Government is developing the cluster of 8 villages of Harshil valley, as well as Nelang Valley for the tourism by creating tourist facilities. India's first snow leopard conservation centre is being established in the region. During the summer tourist season, path to Gartang Gali cliff-side hanging stairway is open, along which homestays in the native villages are developed. Natives of the border villages, Sukki, Mukhba, Harshil, Bagori, Dharali, Jhala, Jaspur and Purali are trained as nature conservation and adventure guides for eco-tourism trekking, bird-watching, flora and fauna. Harshil town is being beautified, tourist lights being installed similar to those at Nainital and Mussoorie, telescopes being set up at several places for star gazing.

==Transport==
Gangotri Char Dham Railway's railhead at Maneri (62 km south on NH-34) is the nearest railway station. Nearest airports are Dehradun Airport (220 km southwest) and Shimla Airport (375 km west).

Harsil is located approximately 450 km from Delhi (a 12–13 hour journey), 244 km from Haridwar (7–8 hours), and 200 km from Dehradun (6–7 hours).

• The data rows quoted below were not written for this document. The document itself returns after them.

What follows belongs to an exercise in optimizing a design on an open flow for small area; a production flow would make more cautious choices.
Only simulation tests tie the RTL to the original design; equivalence was not proved.
No activity file was given, so power comes from the tool's default toggle rates.

== try-sierra ==
==> flow/design.v (excerpt) <==
module soc_ifc_top (
    input  wire                            clk,
    input  wire                            cptra_rst_b,
    input  wire soc_ifc_pkg::soc_ifc_req_t req_i,
    output soc_ifc_pkg::soc_ifc_rsp_t      rsp_o,
    output logic                           fuse_done_o,
    output logic                           error_intr_o,
    output logic                           cptra_error_fatal_o,
    output logic                           nmi_intr_o
);
For scale: roughly 460 flip-flops, about 81 I/O pins, ~16000 µm² of cells after synthesis.
Settings: LEC_CHECK=0, CAP_MARGIN=20, CORE_MARGIN=2, CORE_UTILIZATION=65, PLACE_DENSITY=0.75, SLEW_MARGIN=20; clock period 5.0 ns.
standard.sh (not shown) runs the stock make flow with config.mk's settings and CLKGATE_MAP_FILE= SYNTH_SCRIPT=/design/flow/synth_recipe.tcl, a recipe that flattens the netlist after the stock synthesis.
==> flow/flow/run.sh <==
#!/bin/bash
# Standard ORFS layout with these changes to how cells are chosen:
# - synthesis maps logic with an area-oriented ABC script (flow/abc_map.script)
#   in place of ORFS's speed script; everything else in synthesis is standard,
#   so registers keep the standard synthesis's names and cell types
# - every port gets the smallest buffer (buf_1)
# - clock tree synthesis uses clkbuf_8 over clusters of up to 16 sinks and
#   inserts no dummy loads
# Each step's full output goes to its own log here (synth.log, standard.log)
# and ORFS's per-step logs stay under orfs/logs.
set -euo pipefail
work=$(pwd)
rm -rf "$work/scripts_area"
cp -r "$FLOW_HOME/scripts" "$work/scripts_area"
cp "$work/flow/abc_map.script" "$work/scripts_area/abc_speed.script"
export BUFFER_PORTS_ARGS="-buffer_cell sky130_fd_sc_hd__buf_1"
export CTS_ARGS="-sink_clustering_enable -repair_clock_nets -dont_use_dummy_load -buf_list {sky130_fd_sc_hd__clkbuf_4 sky130_fd_sc_hd__clkbuf_8} -sink_clustering_size 12 -sink_clustering_max_diameter 60"
SCRIPTS_DIR="$work/scripts_area" bash standard.sh synth > synth.log 2>&1
bash standard.sh > standard.log 2>&1
==> flow/flow/abc_map.script <==
strash
&get -n
&st
&dch
&nf -a
&st
&syn2
&dch
&nf -a
&st
&syn2
&dch
&nf -a -R 1000
&put
topo
stime -c
try-sierra finished all stages; the layout is clean.
[inputs] try-juniper vs try-sierra
-- flow/flow/run.sh --
<<< try-sierra, line 16
export BUFFER_PORTS_ARGS="-buffer_cell sky130_fd_sc_hd__buf_1"
export CTS_ARGS="-sink_clustering_enable -repair_clock_nets -dont_use_dummy_load -buf_list {sky130_fd_sc_hd__clkbuf_4 sky130_fd_sc_hd__clkbuf_8} -sink_clustering_size 12 -sink_clustering_max_diameter 60"
SCRIPTS_DIR="$work/scripts_area" bash standard.sh synth > synth.log 2>&1
>>> try-juniper, line 16
export BUFFER_PORTS_ARGS="-buffer_cell sky130_fd_sc_hd__buf_1"
export CTS_ARGS="-sink_clustering_enable -repair_clock_nets -dont_use_dummy_load -buf_list sky130_fd_sc_hd__clkbuf_4 -sink_clustering_size 9 -sink_clustering_max_diameter 45"
SCRIPTS_DIR="$work/scripts_area" bash standard.sh synth > synth.log 2>&1
Results
- try-juniper ended up with rsp_o[13] as its worst setup path endpoint; try-sierra ended up with cn2_q[31].
- The lower count of clock-buffer cells in the layout of try-sierra and try-juniper is in try-sierra.
- Final area ended up about 0.9% lower on try-juniper than on try-sierra.
- Per the comparison of try-juniper with try-sierra, clock-pin slew on the worst setup and hold paths now larger; worst-path maximum fanout has increased; number of buffers and inverters on the critical path climbed 1; via count up about 0.33%; area growth from synthesis to final layout went down.
For try-violet, these inputs were changed with respect to try-juniper:
-- flow/flow/run.sh --
<<< try-juniper, line 16
export BUFFER_PORTS_ARGS="-buffer_cell sky130_fd_sc_hd__buf_1"
export CTS_ARGS="-sink_clustering_enable -repair_clock_nets -dont_use_dummy_load -buf_list sky130_fd_sc_hd__clkbuf_4 -sink_clustering_size 9 -sink_clustering_max_diameter 45"
SCRIPTS_DIR="$work/scripts_area" bash standard.sh synth > synth.log 2>&1
>>> try-violet, line 16
export BUFFER_PORTS_ARGS="-buffer_cell sky130_fd_sc_hd__buf_1"
export CTS_ARGS="-sink_clustering_enable -repair_clock_nets -dont_use_dummy_load -buf_list sky130_fd_sc_hd__clkbuf_8 -sink_clustering_size 20 -sink_clustering_max_diameter 90"
SCRIPTS_DIR="$work/scripts_area" bash standard.sh synth > synth.log 2>&1
Notes after the runs:
Relative to try-juniper, part of the power in registers increased by 1.4 points in try-violet.
The via count of the first global-routing pass of try-violet falls short of that of try-juniper by 2.0%.
Diff try-juniper -> try-violet | portion of the layout cell area used by clock cells | decrease of 0.39 points
try-violet vs try-juniper — cell count dropped 32.
Comparing try-juniper and try-violet, shortest period the worst path allows is lower on try-violet.
try-juniper → try-violet: total wire length decreased by 0.72% relative to the old numbers; fraction of power consumed by the clock network went down 1.5 points; cell area after layout decreased by about 0.4% relative to the old numbers.
Compared to try-juniper, try-violet leaves more free space in the core.
On slew of the pin with the lowest slew margin: try-violet sits above try-juniper.
Looking at area added between synthesis and finish across try-juniper and try-violet, the one that comes out lower is try-violet.
What try-yarrow does differently from try-violet at the input level:
-- flow/flow/run.sh --
<<< try-violet, line 16
export BUFFER_PORTS_ARGS="-buffer_cell sky130_fd_sc_hd__buf_1"
export CTS_ARGS="-sink_clustering_enable -repair_clock_nets -dont_use_dummy_load -buf_list sky130_fd_sc_hd__clkbuf_8 -sink_clustering_size 20 -sink_clustering_max_diameter 90"
SCRIPTS_DIR="$work/scripts_area" bash standard.sh synth > synth.log 2>&1
>>> try-yarrow, line 16
export BUFFER_PORTS_ARGS="-buffer_cell sky130_fd_sc_hd__buf_1"
export CTS_ARGS="-sink_clustering_enable -repair_clock_nets -dont_use_dummy_load -buf_list sky130_fd_sc_hd__clkbuf_8 -sink_clustering_size 16 -sink_clustering_max_diameter 80"
SCRIPTS_DIR="$work/scripts_area" bash standard.sh synth > synth.log 2>&1
-- flow/config.mk --
<<< try-violet, line 9
export CORE_MARGIN = 2
export CORE_UTILIZATION = 65
export PLACE_DENSITY = 0.75
export SLEW_MARGIN = 20
>>> try-yarrow, line 9
export CORE_MARGIN = 2
export CORE_UTILIZATION = 75
export PLACE_DENSITY = 0.85
export SLEW_MARGIN = 20
Findings:
- Critical path depth down 7 in try-yarrow wrt try-violet
- When try-yarrow is set beside try-violet, its clock network latency to the later pin of the worst-skew pair turns out to be 0.05 ns smaller.
- Routability congestion estimate shrinks by a few percent when moving from try-violet to try-yarrow.
- try-violet -> try-yarrow: timing-limited maximum frequency decreased by a few percent
- Relative to try-violet, number of non-filler instances in the completed layout has decreased by 41 in try-yarrow.

---

onyx:
Another version of the RTL of soc_ifc_top (not shown whole).
For scale: roughly 1100 cells after synthesis, roughly 81 I/O pins.
clock: 5.0 ns
lec_check: 0
cap_margin: 20
core_margin: 2
core_utilization: 65
gpl_timing_driven: 0
place_density: 0.75
slew_margin: 20
==> flow/flow/run.sh <==
#!/bin/bash
# Standard ORFS layout with these changes to how cells are chosen:
# - synthesis maps logic with an area-oriented ABC script (flow/abc_map.script)
#   in place of ORFS's speed script; everything else in synthesis is standard
# - ports get the smallest buffer
# - clock tree synthesis clusters more sinks per buffer and inserts no dummy loads
set -euo pipefail
work=$(pwd)
rm -rf "$work/scripts_area"
cp -r "$FLOW_HOME/scripts" "$work/scripts_area"
cp "$work/flow/abc_map.script" "$work/scripts_area/abc_speed.script"
export BUFFER_PORTS_ARGS="-buffer_cell sky130_fd_sc_hd__buf_1"
export CTS_ARGS="-sink_clustering_enable -repair_clock_nets -dont_use_dummy_load -sink_clustering_size 25 -sink_clustering_max_diameter 100"
SCRIPTS_DIR="$work/scripts_area" bash standard.sh synth > synth.log 2>&1
bash standard.sh > standard.log 2>&1
==> flow/flow/abc_map.script <==
strash
&get -n
&st
&dch
&nf -a
&st
&syn2
&dch
&nf -a
&put
topo
stime -c
## Diff of input files: quartz against onyx
diff --git a/flow/flow/run.sh b/flow/flow/run.sh
--- a/flow/flow/run.sh
+++ b/flow/flow/run.sh
@@ -13 +13 @@
-export CTS_ARGS="-sink_clustering_enable -repair_clock_nets -dont_use_dummy_load -sink_clustering_size 25 -sink_clustering_max_diameter 100"
+export CTS_ARGS="-sink_clustering_enable -repair_clock_nets -dont_use_dummy_load -buf_list sky130_fd_sc_hd__clkbuf_8 -sink_clustering_size 16 -sink_clustering_max_diameter 80"
diff --git a/flow/config.mk b/flow/config.mk
--- a/flow/config.mk
+++ b/flow/config.mk
@@ -11 +10,0 @@
-export GPL_TIMING_DRIVEN = 0
## What came out
Measured against each other, quartz and onyx differ in routed wire length, the higher figure coming from onyx.
quartz against onyx; worst vdd rail ir drop is down by more than a quarter.
When the final numbers for quartz and onyx were put side by side, the total design power turned out to be greater in onyx.
Average routed wire per standard cell, quartz and onyx, lower one = quartz.
onyx has a lower maximum frequency than quartz.
Between quartz and onyx, share of cells above drive strength 1 is lower for quartz, onyx comes in above that.
| worst hold slack | quartz vs onyx | 0.011 ns lower |
Between quartz and onyx, the difference in area taken by flip-flops and latches is negligible.
Delta (quartz minus onyx): final cell count decreased by about 0.6% relative to the old numbers; via count decreased by 145 relative to the old numbers.
Here is what was changed in the inputs of lagoon compared with quartz.
==> flow/run.sh (new file) <==
#!/bin/bash
# synth_recipe.tcl (not shown) runs the flow's synth.tcl, then flattens the netlist and writes it again
# the make line also repeats each setting of config.mk as NAME=value (left out here)
make -C /OpenROAD-flow-scripts/flow DESIGN_CONFIG=/design/flow/config.mk WORK_HOME=/design/flow/orfs CLKGATE_MAP_FILE= SYNTH_SCRIPT=/design/flow/synth_recipe.tcl finish
diff --git a/flow/config.mk b/flow/config.mk
--- a/flow/config.mk
+++ b/flow/config.mk
@@ -10,2 +10 @@
-export CORE_UTILIZATION = 65
-export PLACE_DENSITY = 0.75
+export CORE_UTILIZATION = 40
removed: flow/flow/run.sh
removed: flow/flow/abc_map.script
removed: flow/standard.sh
Notes after the runs:
Compared with quartz, lagoon shows a lower required time of the critical path.
Relative to quartz, critical path depth decreased by 19 in lagoon.
Sort lagoon and quartz by number of buffers and inverters on the critical path, descending, and lagoon comes first.
Relative to quartz, slack of the worst reg-to-reg path has gone up in lagoon.
[compare] base=quartz new=lagoon: worst slack on hold paths -0.031 ns, power went up by 37%, share of synthesized cell area in full adder, half adder and majority cells picked up an extra 0.67 points.
From quartz to lagoon the numbers moved as follows: met2 capacity usage during global routing down 11 points, clock period minus final worst setup slack up 0.0036 ns, non-clock buffer count down 7, final critical-path share of the clock period flat.

-- re-timing with driven ports --
Ports are ideal in the flow. The routed layouts listed here were re-timed in OpenROAD.
Step 1 sets driving cells, clkbuf_16 on the clock port and buf_2 on the other inputs (assumed; they add their load-dependent delay and slew).
Step 2 also shifts input and output timing later by t, the mid clock arrival at the registers, as if the neighbouring blocks saw the same clock.
Slacks: no drivers / after step 1 / after step 2; pairs: no drivers / after step 1.
run	shift t [ns]	slack for setup (ns)	latest minus earliest clock arrival (ns)	worst slew at a driven data input, ns
try-sierra	0.592	0.642 / 0.633 / 0.642	0.055 / 0.054	0.04
try-juniper	0.744	0.611 / 0.567 / 0.704	0.073 / 0.073	0.04
try-violet	0.627	0.641 / 0.641 / 0.641	0.024 / 0.025	0.04
try-yarrow	0.575	0.552 / 0.506 / 0.646	0.053 / 0.053	0.04
onyx	0.574	0.155 / 0.155 / 0.155	0.059 / 0.059	0.04
quartz	0.575	0.367 / 0.367 / 0.367	0.047 / 0.048	0.03
lagoon	0.614	0.364 / 0.308 / 0.922	0.032 / 0.032	0.04
After both steps every run listed still meets setup and hold.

Regular bus and taxi services operate along these routes.

Harshil is on NH-34 within the Char Dham Highway network.

Karcham-Harshil Road, Rs 2,500-3,000 crore 150 km long route, was announced in 2020 which will link Karcham on NH-5 (site of Karcham Wangtoo Hydroelectric Plant) to Harshil, both in Himachal Pradesh. A road tunnel will be built under the Lamkhaga Pass on the Karcham-Harshil Road. Karcham-Harshil Road will cut down present 450 km long distance, which take nearly 16 hours, to just nearly 150 km or 2 to 3 hours. Since Karcham and Harshil are 26 km and 52 km away from the Line of Actual Control (LAC) respectively, the new road will also enable the faster deployment of troop. This new road, to be constructed by Border Roads Organisation (BRO) at a cost between Rs 2,500 to Rs 3,000 crore, is in addition to the 73 previously approved India-China Border Roads (ICBR). In 2024, BRO began constructing 40-km long Kharcham-Sangla-Chitkul section of Karcham-Harshil Road. Karcham-Harshil Road is part of the longer Chumar-Pooh-Kharcham-Harsil route being constructed.